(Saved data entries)
....

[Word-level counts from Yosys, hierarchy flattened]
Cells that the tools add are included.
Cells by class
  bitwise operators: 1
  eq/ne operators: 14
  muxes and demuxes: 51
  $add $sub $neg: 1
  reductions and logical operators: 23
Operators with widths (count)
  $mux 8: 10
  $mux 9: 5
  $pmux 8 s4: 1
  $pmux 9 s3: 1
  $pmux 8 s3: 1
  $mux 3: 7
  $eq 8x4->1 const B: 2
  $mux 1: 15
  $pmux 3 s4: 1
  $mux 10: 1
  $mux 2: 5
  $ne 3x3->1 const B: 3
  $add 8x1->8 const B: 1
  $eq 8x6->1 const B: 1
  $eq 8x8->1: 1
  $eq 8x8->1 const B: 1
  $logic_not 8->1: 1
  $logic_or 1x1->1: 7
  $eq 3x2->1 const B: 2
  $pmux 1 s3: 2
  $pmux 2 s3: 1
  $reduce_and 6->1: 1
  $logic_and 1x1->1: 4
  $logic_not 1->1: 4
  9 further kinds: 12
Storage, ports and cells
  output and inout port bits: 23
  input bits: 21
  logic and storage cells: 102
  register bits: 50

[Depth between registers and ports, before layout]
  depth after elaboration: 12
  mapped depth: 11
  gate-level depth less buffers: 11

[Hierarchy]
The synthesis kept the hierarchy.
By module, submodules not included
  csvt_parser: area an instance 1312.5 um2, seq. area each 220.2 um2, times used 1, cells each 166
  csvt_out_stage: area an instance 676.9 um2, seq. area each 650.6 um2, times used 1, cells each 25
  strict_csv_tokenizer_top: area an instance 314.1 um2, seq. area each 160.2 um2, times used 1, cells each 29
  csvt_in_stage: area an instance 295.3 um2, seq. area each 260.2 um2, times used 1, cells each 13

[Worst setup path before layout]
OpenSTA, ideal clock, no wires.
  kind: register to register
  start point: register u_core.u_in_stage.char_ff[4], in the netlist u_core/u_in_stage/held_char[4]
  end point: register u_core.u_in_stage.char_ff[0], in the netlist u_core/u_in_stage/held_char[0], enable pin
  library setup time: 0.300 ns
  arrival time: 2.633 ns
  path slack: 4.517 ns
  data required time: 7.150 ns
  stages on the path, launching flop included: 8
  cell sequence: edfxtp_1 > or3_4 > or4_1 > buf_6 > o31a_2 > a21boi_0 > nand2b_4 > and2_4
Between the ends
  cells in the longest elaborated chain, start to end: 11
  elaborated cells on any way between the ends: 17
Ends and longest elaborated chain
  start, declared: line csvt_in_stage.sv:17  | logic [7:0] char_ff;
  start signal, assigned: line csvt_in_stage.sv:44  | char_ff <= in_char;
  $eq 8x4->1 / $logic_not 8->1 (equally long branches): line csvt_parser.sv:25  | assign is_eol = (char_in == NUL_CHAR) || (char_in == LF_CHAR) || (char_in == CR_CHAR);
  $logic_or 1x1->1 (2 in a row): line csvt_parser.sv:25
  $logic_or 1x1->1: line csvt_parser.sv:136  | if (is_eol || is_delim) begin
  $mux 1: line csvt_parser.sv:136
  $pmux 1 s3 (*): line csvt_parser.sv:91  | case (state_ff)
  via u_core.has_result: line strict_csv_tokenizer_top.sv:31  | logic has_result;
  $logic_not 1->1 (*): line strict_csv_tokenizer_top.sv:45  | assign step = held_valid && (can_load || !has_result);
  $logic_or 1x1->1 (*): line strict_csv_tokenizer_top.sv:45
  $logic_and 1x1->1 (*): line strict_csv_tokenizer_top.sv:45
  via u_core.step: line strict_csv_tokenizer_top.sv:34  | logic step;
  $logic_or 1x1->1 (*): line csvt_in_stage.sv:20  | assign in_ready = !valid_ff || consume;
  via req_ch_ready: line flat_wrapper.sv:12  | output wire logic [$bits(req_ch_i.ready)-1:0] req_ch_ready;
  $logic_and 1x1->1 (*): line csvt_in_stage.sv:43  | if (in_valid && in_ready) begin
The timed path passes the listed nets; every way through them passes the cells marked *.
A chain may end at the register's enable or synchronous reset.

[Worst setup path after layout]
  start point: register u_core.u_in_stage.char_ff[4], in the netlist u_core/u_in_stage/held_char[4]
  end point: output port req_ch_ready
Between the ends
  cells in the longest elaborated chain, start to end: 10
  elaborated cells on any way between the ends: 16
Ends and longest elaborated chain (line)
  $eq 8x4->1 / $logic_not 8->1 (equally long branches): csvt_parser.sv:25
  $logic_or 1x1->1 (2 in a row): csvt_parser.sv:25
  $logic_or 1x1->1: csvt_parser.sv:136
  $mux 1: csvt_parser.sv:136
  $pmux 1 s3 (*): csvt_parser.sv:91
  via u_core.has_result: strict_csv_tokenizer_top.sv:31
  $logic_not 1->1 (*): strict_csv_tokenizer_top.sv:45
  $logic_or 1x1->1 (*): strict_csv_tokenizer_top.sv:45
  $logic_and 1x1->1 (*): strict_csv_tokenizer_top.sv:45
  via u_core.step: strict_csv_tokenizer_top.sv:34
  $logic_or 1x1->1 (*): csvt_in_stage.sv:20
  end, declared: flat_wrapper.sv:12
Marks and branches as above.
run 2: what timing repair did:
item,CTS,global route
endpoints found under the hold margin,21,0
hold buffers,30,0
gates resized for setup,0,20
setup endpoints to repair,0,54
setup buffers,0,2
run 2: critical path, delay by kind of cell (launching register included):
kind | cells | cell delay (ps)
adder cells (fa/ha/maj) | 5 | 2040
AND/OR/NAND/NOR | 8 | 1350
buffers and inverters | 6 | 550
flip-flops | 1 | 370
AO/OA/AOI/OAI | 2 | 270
File: src/rtl/sdwc_pkg.sv
// Shared types, constants and coefficient table for the crossfade block.
// No dependencies.
package sdwc_pkg;

   localparam int SAMPLE_W    = 24;
   localparam int GAIN_W      = 17;
   localparam int LEN_W       = 13;
   localparam int DIVR_W      = 12;
   localparam int T_W         = 31;
   localparam int MUL_W       = 32;
   localparam int PROD_W      = 64;
   localparam int MACC_W      = 42;
   localparam int GNUM_W      = 47;
   localparam int CNT_W       = 5;
   localparam int TDIV_STEPS  = 30;
   localparam int GDIV_STEPS  = 17;
   localparam int MIX_STEPS   = 4;
   localparam int COEF_LAST   = 5;

   localparam logic [LEN_W-1:0]  LEN_RESET  = 13'd480;
   localparam logic [LEN_W-1:0]  MAX_FADE   = 13'd4096;
   localparam logic [T_W-1:0]    Q30_ONE    = 31'h4000_0000;
   localparam logic [GAIN_W-1:0] GAIN_ONE   = 17'h1_0000;

   localparam logic [1:0] OP_FRAME = 2'd0;
   localparam logic [1:0] OP_START = 2'd1;
   localparam logic [1:0] OP_ABORT = 2'd2;

   typedef enum logic [3:0] {
      ST_IDLE, ST_TDIV_INIT, ST_TDIV, ST_SN_SQ, ST_SN_X2, ST_SN_MUL, ST_SN_ADD,
      ST_SN_MULX, ST_SN_SAVE, ST_GD_INIT, ST_GD_STEP, ST_ONE, ST_MX_MUL, ST_MX_ADD,
      ST_EMIT
   } state_type;

   typedef enum logic [3:0] {
      DP_NOP, DP_LOAD, DP_DIV_INIT, DP_DIV_STEP, DP_MUL_XX, DP_SET_X2, DP_MUL_ACC_X2,
      DP_ACC_ADD, DP_MUL_ACC_X, DP_SIN_SAVE, DP_GDIV_INIT, DP_GDIV_STEP, DP_GAIN_ONE,
      DP_MUL_MIX, DP_MIX_ADD, DP_EMIT
   } dp_op_type;

   typedef struct packed {
      dp_op_type         op;
      logic              sel;
      logic [2:0]        coef_idx;
      logic [1:0]        mix_idx;
      logic              pass;
      logic [DIVR_W-1:0] pos;
      logic [DIVR_W-1:0] divisor;
      logic              fading;
      logic [LEN_W-1:0]  frames_left;
   } dp_cmd_type;

   // Odd sine polynomial coefficients, signed Q1.30, lowest order first.
   function automatic logic signed [MUL_W-1:0] sin_coef(input logic [2:0] k);
      logic signed [MUL_W-1:0] c;
      case (k)
         3'd0:    c = 32'sd1686629713;
         3'd1:    c = -32'sd693598668;
         3'd2:    c = 32'sd85569306;
         3'd3:    c = -32'sd5026995;
         3'd4:    c = 32'sd172272;
         3'd5:    c = -32'sd3864;
         default: c = '0;
      endcase
      return c;
   endfunction

   function automatic logic [LEN_W-1:0] eff_len(input logic [LEN_W-1:0] len);
      logic [LEN_W-1:0] n;
      if (len == '0)
         n = 13'd1;
      else if (len > MAX_FADE)
         n = MAX_FADE;
      else
         n = len;
      return n;
   endfunction

endpackage

File: src/rtl/sdwc_if.sv
// Channel interfaces: request, response and register write.
// Depends on sdwc_pkg.
interface sdwc_req_if;
   logic                                   valid;
   logic                                   ready;
   logic [1:0]                             operation;
   logic signed [sdwc_pkg::SAMPLE_W-1:0]   wet_left;
   logic signed [sdwc_pkg::SAMPLE_W-1:0]   wet_right;
   logic signed [sdwc_pkg::SAMPLE_W-1:0]   dry_left;
   logic signed [sdwc_pkg::SAMPLE_W-1:0]   dry_right;
   logic                                   block_end;
   modport source (output valid, operation, wet_left, wet_right, dry_left, dry_right,
                   block_end, input ready);
   modport sink (input valid, operation, wet_left, wet_right, dry_left, dry_right,
                 block_end, output ready);
endinterface

interface sdwc_rsp_if;
   logic                                   valid;
   logic                                   ready;
   logic signed [sdwc_pkg::SAMPLE_W-1:0]   mixed_left;
   logic signed [sdwc_pkg::SAMPLE_W-1:0]   mixed_right;
   logic                                   fading;
   logic [sdwc_pkg::LEN_W-1:0]             frames_left;
   logic                                   block_end_out;
   modport source (output valid, mixed_left, mixed_right, fading, frames_left,
                   block_end_out, input ready);
   modport sink (input valid, mixed_left, mixed_right, fading, frames_left,
                 block_end_out, output ready);
endinterface

interface sdwc_csr_if;
   logic                         valid;
   logic                         ready;
   logic [sdwc_pkg::LEN_W-1:0]   data;
   modport source (output valid, data, input ready);
   modport sink (input valid, data, output ready);
endinterface

File: src/rtl/sdwc_datapath.sv
// Crossfade datapath: position divider, shared multiplier, sine polynomial,
// gain divider, mixer with saturation and result registers. Depends on sdwc_pkg.
module sdwc_datapath (
   input  logic                                 clock,
   input  sdwc_pkg::dp_cmd_type                 cmd,
   input  logic signed [sdwc_pkg::SAMPLE_W-1:0] wet_left,
   input  logic signed [sdwc_pkg::SAMPLE_W-1:0] wet_right,
   input  logic signed [sdwc_pkg::SAMPLE_W-1:0] dry_left,
   input  logic signed [sdwc_pkg::SAMPLE_W-1:0] dry_right,
   input  logic                                 block_end,
   output logic signed [sdwc_pkg::SAMPLE_W-1:0] mixed_left,
   output logic signed [sdwc_pkg::SAMPLE_W-1:0] mixed_right,
   output logic                                 fading,
   output logic [sdwc_pkg::LEN_W-1:0]           frames_left,
   output logic                                 block_end_out
);

   localparam int SW = sdwc_pkg::SAMPLE_W;
   localparam int MW = sdwc_pkg::MUL_W;
   localparam int PW = sdwc_pkg::PROD_W;
   localparam int AW = sdwc_pkg::MACC_W;
   localparam int TW = sdwc_pkg::T_W;
   localparam int DW = sdwc_pkg::DIVR_W;
   localparam int GW = sdwc_pkg::GAIN_W;
   localparam int NW = sdwc_pkg::GNUM_W;
   localparam int RW = AW - 16;

   logic signed [SW-1:0] wet_l_ff, wet_r_ff, dry_l_ff, dry_r_ff;
   logic                 blk_ff;
   logic [DW-1:0]        rem_ff;
   logic [TW-1:0]        t_ff;
   logic signed [PW-1:0] prod_ff;
   logic signed [MW-1:0] x2_ff, acc_ff;
   logic [TW-1:0]        s_ff, c_ff;
   logic [MW-1:0]        sum_ff, grem_ff;
   logic [GW-1:0]        glow_ff, gq_ff;
   logic signed [AW-1:0] macc_ff;
   logic signed [SW-1:0] mix_l_ff, mix_r_ff;
   logic signed [SW-1:0] out_l_ff, out_r_ff;
   logic                 fading_ff, blk_out_ff;
   logic [sdwc_pkg::LEN_W-1:0] frames_ff;

   logic [TW-1:0]        x_sel;
   logic [GW-1:0]        dry_g;
   logic signed [MW-1:0] mul_a, mul_b;
   logic signed [PW-1:0] prod_in, prod_adj, prod_sh;
   logic signed [MW-1:0] trq;
   logic [TW-1:0]        clamped;
   logic [DW:0]          r2;
   logic                 r_ge;
   logic [MW-1:0]        sum_in;
   logic [NW-1:0]        gnum;
   logic [MW:0]          gr2;
   logic                 g_ge;
   logic signed [AW-1:0] mbase, msum;
   logic signed [RW-1:0] mres;
   logic signed [SW-1:0] msat;

   always_comb begin
      x_sel = cmd.sel ? TW'(sdwc_pkg::Q30_ONE - t_ff) : t_ff;
      dry_g = GW'(sdwc_pkg::GAIN_ONE - gq_ff);
      case (cmd.op)
         sdwc_pkg::DP_MUL_XX: begin
            mul_a = {1'b0, x_sel};
            mul_b = {1'b0, x_sel};
         end
         sdwc_pkg::DP_MUL_ACC_X2: begin
            mul_a = acc_ff;
            mul_b = x2_ff;
         end
         sdwc_pkg::DP_MUL_ACC_X: begin
            mul_a = acc_ff;
            mul_b = {1'b0, x_sel};
         end
         sdwc_pkg::DP_MUL_MIX: begin
            case (cmd.mix_idx)
               2'd0: begin
                  mul_a = {{(MW-SW){dry_l_ff[SW-1]}}, dry_l_ff};
                  mul_b = {{(MW-GW){1'b0}}, dry_g};
               end
               2'd1: begin
                  mul_a = {{(MW-SW){wet_l_ff[SW-1]}}, wet_l_ff};
                  mul_b = {{(MW-GW){1'b0}}, gq_ff};
               end
               2'd2: begin
                  mul_a = {{(MW-SW){dry_r_ff[SW-1]}}, dry_r_ff};
                  mul_b = {{(MW-GW){1'b0}}, dry_g};
               end
               default: begin
                  mul_a = {{(MW-SW){wet_r_ff[SW-1]}}, wet_r_ff};
                  mul_b = {{(MW-GW){1'b0}}, gq_ff};
               end
            endcase
         end
         default: begin
            mul_a = '0;
            mul_b = '0;
         end
      endcase
      prod_in = mul_a * mul_b;

      // Q30 product, truncated toward zero
      prod_adj = prod_ff[PW-1] ? prod_ff + 64'sd1073741823 : prod_ff;
      prod_sh  = prod_adj >>> 30;
      trq      = prod_sh[MW-1:0];
      if (trq < 0)
         clamped = '0;
      else if (trq > 32'sd1073741824)
         clamped = sdwc_pkg::Q30_ONE;
      else
         clamped = trq[TW-1:0];

      r2   = {rem_ff, 1'b0};
      r_ge = r2 >= {1'b0, cmd.divisor};

      sum_in = {1'b0, s_ff} + {1'b0, c_ff};
      gnum   = {s_ff, 16'b0} + NW'(sum_in >> 1);
      gr2    = {grem_ff, glow_ff[GW-1]};
      g_ge   = gr2 >= {1'b0, sum_ff};

      mbase = cmd.mix_idx[0] ? macc_ff : 42'sd32768;
      msum  = mbase + prod_ff[AW-1:0];
      mres  = msum[AW-1:16];
      if (mres > 26'sd8388607)
         msat = 24'sh7FFFFF;
      else if (mres < -26'sd8388608)
         msat = 24'sh800000;
      else
         msat = mres[SW-1:0];
   end

   always_ff @(posedge clock) begin
      case (cmd.op)
         sdwc_pkg::DP_LOAD: begin
            wet_l_ff <= wet_left;
            wet_r_ff <= wet_right;
            dry_l_ff <= dry_left;
            dry_r_ff <= dry_right;
            blk_ff   <= block_end;
         end
         sdwc_pkg::DP_DIV_INIT: begin
            if (cmd.pos >= cmd.divisor) begin
               rem_ff <= DW'(cmd.pos - cmd.divisor);
               t_ff   <= TW'(1);
            end else begin
               rem_ff <= cmd.pos;
               t_ff   <= '0;
            end
         end
         sdwc_pkg::DP_DIV_STEP: begin
            rem_ff <= r_ge ? DW'(r2 - {1'b0, cmd.divisor}) : r2[DW-1:0];
            t_ff   <= {t_ff[TW-2:0], r_ge};
         end
         sdwc_pkg::DP_MUL_XX, sdwc_pkg::DP_MUL_ACC_X2, sdwc_pkg::DP_MUL_ACC_X,
         sdwc_pkg::DP_MUL_MIX: begin
            prod_ff <= prod_in;
         end
         sdwc_pkg::DP_SET_X2: begin
            x2_ff  <= trq;
            acc_ff <= sdwc_pkg::sin_coef(3'(sdwc_pkg::COEF_LAST));
         end
         sdwc_pkg::DP_ACC_ADD: begin
            acc_ff <= sdwc_pkg::sin_coef(cmd.coef_idx) + trq;
         end
         sdwc_pkg::DP_SIN_SAVE: begin
            if (cmd.sel)
               c_ff <= clamped;
            else
               s_ff <= clamped;
         end
         sdwc_pkg::DP_GDIV_INIT: begin
            sum_ff  <= sum_in;
            grem_ff <= MW'(gnum[NW-1:GW]);
            glow_ff <= gnum[GW-1:0];
            gq_ff   <= '0;
         end
         sdwc_pkg::DP_GDIV_STEP: begin
            grem_ff <= g_ge ? MW'(gr2 - {1'b0, sum_ff}) : gr2[MW-1:0];
            glow_ff <= {glow_ff[GW-2:0], 1'b0};
            gq_ff   <= {gq_ff[GW-2:0], g_ge};
         end
         sdwc_pkg::DP_GAIN_ONE: begin
            gq_ff <= sdwc_pkg::GAIN_ONE;
         end
         sdwc_pkg::DP_MIX_ADD: begin
            macc_ff <= msum;
            if (cmd.mix_idx == 2'd1)
               mix_l_ff <= msat;
            if (cmd.mix_idx == 2'd3)
               mix_r_ff <= msat;
         end
         sdwc_pkg::DP_EMIT: begin
            out_l_ff   <= cmd.pass ? wet_l_ff : mix_l_ff;
            out_r_ff   <= cmd.pass ? wet_r_ff : mix_r_ff;
            fading_ff  <= cmd.fading;
            frames_ff  <= cmd.frames_left;
            blk_out_ff <= blk_ff;
         end
         default: begin
         end
      endcase
   end

   assign mixed_left    = out_l_ff;
   assign mixed_right   = out_r_ff;
   assign fading        = fading_ff;
   assign frames_left   = frames_ff;
   assign block_end_out = blk_out_ff;

endmodule

File: src/rtl/sdwc_controller.sv
// Crossfade controller: fade state, length register, sequencing of the
// datapath and the response valid flag. Depends on sdwc_pkg.
module sdwc_controller (
   input  logic                          clock,
   input  logic                          reset,
   input  logic                          req_valid,
   output logic                          req_ready,
   input  logic [1:0]                    req_operation,
   input  logic                          csr_valid,
   output logic                          csr_ready,
   input  logic [sdwc_pkg::LEN_W-1:0]    csr_data,
   output logic                          rsp_valid,
   input  logic                          rsp_ready,
   output sdwc_pkg::dp_cmd_type          cmd
);

   localparam int LW = sdwc_pkg::LEN_W;
   localparam int CW = sdwc_pkg::CNT_W;

   sdwc_pkg::state_type state_ff, state_in;
   logic [CW-1:0] cnt_ff, cnt_in;
   logic [2:0]    k_ff, k_in;
   logic          sel_ff, sel_in;
   logic          pass_ff, pass_in;
   logic [LW-1:0] len_ff, len_in;
   logic [LW-1:0] pos_ff, pos_in;
   logic          active_ff, active_in;
   logic          rsp_valid_ff, rsp_valid_in;

   logic [LW-1:0] n_eff, next_pos;
   logic          fade_more;

   always_ff @(posedge clock) begin
      if (reset) begin
         state_ff     <= sdwc_pkg::ST_IDLE;
         cnt_ff       <= '0;
         k_ff         <= '0;
         sel_ff       <= 1'b0;
         pass_ff      <= 1'b0;
         len_ff       <= sdwc_pkg::LEN_RESET;
         pos_ff       <= sdwc_pkg::LEN_RESET;
         active_ff    <= 1'b0;
         rsp_valid_ff <= 1'b0;
      end else begin
         state_ff     <= state_in;
         cnt_ff       <= cnt_in;
         k_ff         <= k_in;
         sel_ff       <= sel_in;
         pass_ff      <= pass_in;
         len_ff       <= len_in;
         pos_ff       <= pos_in;
         active_ff    <= active_in;
         rsp_valid_ff <= rsp_valid_in;
      end
   end

   always_comb begin
      n_eff     = sdwc_pkg::eff_len(len_ff);
      next_pos  = LW'(pos_ff + 1'b1);
      fade_more = next_pos < n_eff;

      state_in     = state_ff;
      cnt_in       = cnt_ff;
      k_in         = k_ff;
      sel_in       = sel_ff;
      pass_in      = pass_ff;
      len_in       = len_ff;
      pos_in       = pos_ff;
      active_in    = active_ff;
      rsp_valid_in = rsp_valid_ff;
      req_ready    = 1'b0;
      csr_ready    = 1'b1;

      cmd.op          = sdwc_pkg::DP_NOP;
      cmd.sel         = sel_ff;
      cmd.coef_idx    = k_ff;
      cmd.mix_idx     = cnt_ff[1:0];
      cmd.pass        = pass_ff;
      cmd.pos         = pos_ff[sdwc_pkg::DIVR_W-1:0];
      cmd.divisor     = sdwc_pkg::DIVR_W'(n_eff - 1'b1);
      cmd.fading      = !pass_ff && fade_more;
      cmd.frames_left = (!pass_ff && fade_more) ? LW'(n_eff - next_pos) : '0;

      // drop the result once taken
      if (rsp_valid_ff && rsp_ready)
         rsp_valid_in = 1'b0;

      case (state_ff)
         sdwc_pkg::ST_IDLE: begin
            req_ready = 1'b1;
            if (req_valid) begin
               cmd.op = sdwc_pkg::DP_LOAD;
               case (req_operation)
                  sdwc_pkg::OP_START: begin
                     pos_in    = '0;
                     active_in = 1'b1;
                  end
                  sdwc_pkg::OP_ABORT: begin
                     pos_in    = n_eff;
                     active_in = 1'b0;
                  end
                  sdwc_pkg::OP_FRAME: begin
                     if (active_ff && pos_ff < n_eff) begin
                        pass_in  = 1'b0;
                        state_in = (n_eff == LW'(1)) ? sdwc_pkg::ST_ONE
                                                     : sdwc_pkg::ST_TDIV_INIT;
                     end else begin
                        active_in = 1'b0;
                        pass_in   = 1'b1;
                        state_in  = sdwc_pkg::ST_EMIT;
                     end
                  end
                  default: begin
                  end
               endcase
            end
         end
         sdwc_pkg::ST_TDIV_INIT: begin
            cmd.op   = sdwc_pkg::DP_DIV_INIT;
            cnt_in   = '0;
            state_in = sdwc_pkg::ST_TDIV;
         end
         sdwc_pkg::ST_TDIV: begin
            cmd.op = sdwc_pkg::DP_DIV_STEP;
            if (cnt_ff == CW'(sdwc_pkg::TDIV_STEPS - 1)) begin
               sel_in   = 1'b0;
               state_in = sdwc_pkg::ST_SN_SQ;
            end else begin
               cnt_in = CW'(cnt_ff + 1'b1);
            end
         end
         sdwc_pkg::ST_SN_SQ: begin
            cmd.op   = sdwc_pkg::DP_MUL_XX;
            state_in = sdwc_pkg::ST_SN_X2;
         end
         sdwc_pkg::ST_SN_X2: begin
            cmd.op   = sdwc_pkg::DP_SET_X2;
            k_in     = 3'(sdwc_pkg::COEF_LAST - 1);
            state_in = sdwc_pkg::ST_SN_MUL;
         end
         sdwc_pkg::ST_SN_MUL: begin
            cmd.op   = sdwc_pkg::DP_MUL_ACC_X2;
            state_in = sdwc_pkg::ST_SN_ADD;
         end
         sdwc_pkg::ST_SN_ADD: begin
            cmd.op = sdwc_pkg::DP_ACC_ADD;
            if (k_ff == '0) begin
               state_in = sdwc_pkg::ST_SN_MULX;
            end else begin
               k_in     = 3'(k_ff - 1'b1);
               state_in = sdwc_pkg::ST_SN_MUL;
            end
         end
         sdwc_pkg::ST_SN_MULX: begin
            cmd.op   = sdwc_pkg::DP_MUL_ACC_X;
            state_in = sdwc_pkg::ST_SN_SAVE;
         end
         sdwc_pkg::ST_SN_SAVE: begin
            cmd.op = sdwc_pkg::DP_SIN_SAVE;
            if (!sel_ff) begin
               sel_in   = 1'b1;
               state_in = sdwc_pkg::ST_SN_SQ;
            end else begin
               state_in = sdwc_pkg::ST_GD_INIT;
            end
         end
         sdwc_pkg::ST_GD_INIT: begin
            cmd.op   = sdwc_pkg::DP_GDIV_INIT;
            cnt_in   = '0;
            state_in = sdwc_pkg::ST_GD_STEP;
         end
         sdwc_pkg::ST_GD_STEP: begin
            cmd.op = sdwc_pkg::DP_GDIV_STEP;
            if (cnt_ff == CW'(sdwc_pkg::GDIV_STEPS - 1)) begin
               cnt_in   = '0;
               state_in = sdwc_pkg::ST_MX_MUL;
            end else begin
               cnt_in = CW'(cnt_ff + 1'b1);
            end
         end
         sdwc_pkg::ST_ONE: begin
            cmd.op   = sdwc_pkg::DP_GAIN_ONE;
            cnt_in   = '0;
            state_in = sdwc_pkg::ST_MX_MUL;
         end
         sdwc_pkg::ST_MX_MUL: begin
            cmd.op   = sdwc_pkg::DP_MUL_MIX;
            state_in = sdwc_pkg::ST_MX_ADD;
         end
         sdwc_pkg::ST_MX_ADD: begin
            cmd.op = sdwc_pkg::DP_MIX_ADD;
            if (cnt_ff == CW'(sdwc_pkg::MIX_STEPS - 1)) begin
               state_in = sdwc_pkg::ST_EMIT;
            end else begin
               cnt_in   = CW'(cnt_ff + 1'b1);
               state_in = sdwc_pkg::ST_MX_MUL;
            end
         end
         sdwc_pkg::ST_EMIT: begin
            // hold until the output register is free
            if (!rsp_valid_ff || rsp_ready) begin
               cmd.op       = sdwc_pkg::DP_EMIT;
               rsp_valid_in = 1'b1;
               if (!pass_ff) begin
                  pos_in    = next_pos;
                  active_in = fade_more;
               end
               state_in = sdwc_pkg::ST_IDLE;
            end
         end
         default: begin
            state_in = sdwc_pkg::ST_IDLE;
         end
      endcase

      // a register write aborts the fade
      if (csr_valid) begin
         len_in    = csr_data;
         pos_in    = sdwc_pkg::eff_len(csr_data);
         active_in = 1'b0;
      end
   end

   assign rsp_valid = rsp_valid_ff;

endmodule

File: src/rtl/stereo_dry_wet_crossfade.sv
// Channel     Dir  Handshake      Payload
// req_ch      in   valid/ready    operation, wet/dry left/right, block_end
// rsp_ch      out  valid/ready    mixed_left/right, fading, frames_left, block_end_out
// csr_ch      in   valid/ready    fade_length (13 bits)
//
// Start and abort transactions are taken in the idle state and leave the block
// ready. A frame outside a fade goes to the emit state, which loads the result
// registers once the output register is free. A frame inside a fade runs a 30-step
// position divider, two sine polynomials on the shared multiplier, a 17-step gain
// divider and four multiply-accumulates; for length one, the multiply-accumulates alone.
// A new request is taken while a finished result waits; a stalled response holds.
// Reset is synchronous: length 480, no fade running.
module stereo_dry_wet_crossfade (
   input  logic        clock,
   input  logic        reset,
   sdwc_req_if.sink    req_ch,
   sdwc_rsp_if.source  rsp_ch,
   sdwc_csr_if.sink    csr_ch
);

   sdwc_pkg::dp_cmd_type cmd;

   sdwc_controller u_ctrl (
      .clock         (clock),
      .reset         (reset),
      .req_valid     (req_ch.valid),
      .req_ready     (req_ch.ready),
      .req_operation (req_ch.operation),
      .csr_valid     (csr_ch.valid),
      .csr_ready     (csr_ch.ready),
      .csr_data      (csr_ch.data),
      .rsp_valid     (rsp_ch.valid),
      .rsp_ready     (rsp_ch.ready),
      .cmd           (cmd)
   );

   sdwc_datapath u_dp (
      .clock         (clock),
      .cmd           (cmd),
      .wet_left      (req_ch.wet_left),
      .wet_right     (req_ch.wet_right),
      .dry_left      (req_ch.dry_left),
      .dry_right     (req_ch.dry_right),
      .block_end     (req_ch.block_end),
      .mixed_left    (rsp_ch.mixed_left),
      .mixed_right   (rsp_ch.mixed_right),
      .fading        (rsp_ch.fading),
      .frames_left   (rsp_ch.frames_left),
      .block_end_out (rsp_ch.block_end_out)
   );

endmodule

....

= Exercise instructions =
From the records above, print only the lines between the one holding "input bits: 21" and the one holding "csvt_out_stage: area an", inclusive, exactly as they stand.

= Result for this exercise =
  input bits: 21
  logic and storage cells: 102
  register bits: 50

[Depth between registers and ports, before layout]
  depth after elaboration: 12
  mapped depth: 11
  gate-level depth less buffers: 11

[Hierarchy]
The synthesis kept the hierarchy.
By module, submodules not included
  csvt_parser: area an instance 1312.5 um2, seq. area each 220.2 um2, times used 1, cells each 166
  csvt_out_stage: area an instance 676.9 um2, seq. area each 650.6 um2, times used 1, cells each 25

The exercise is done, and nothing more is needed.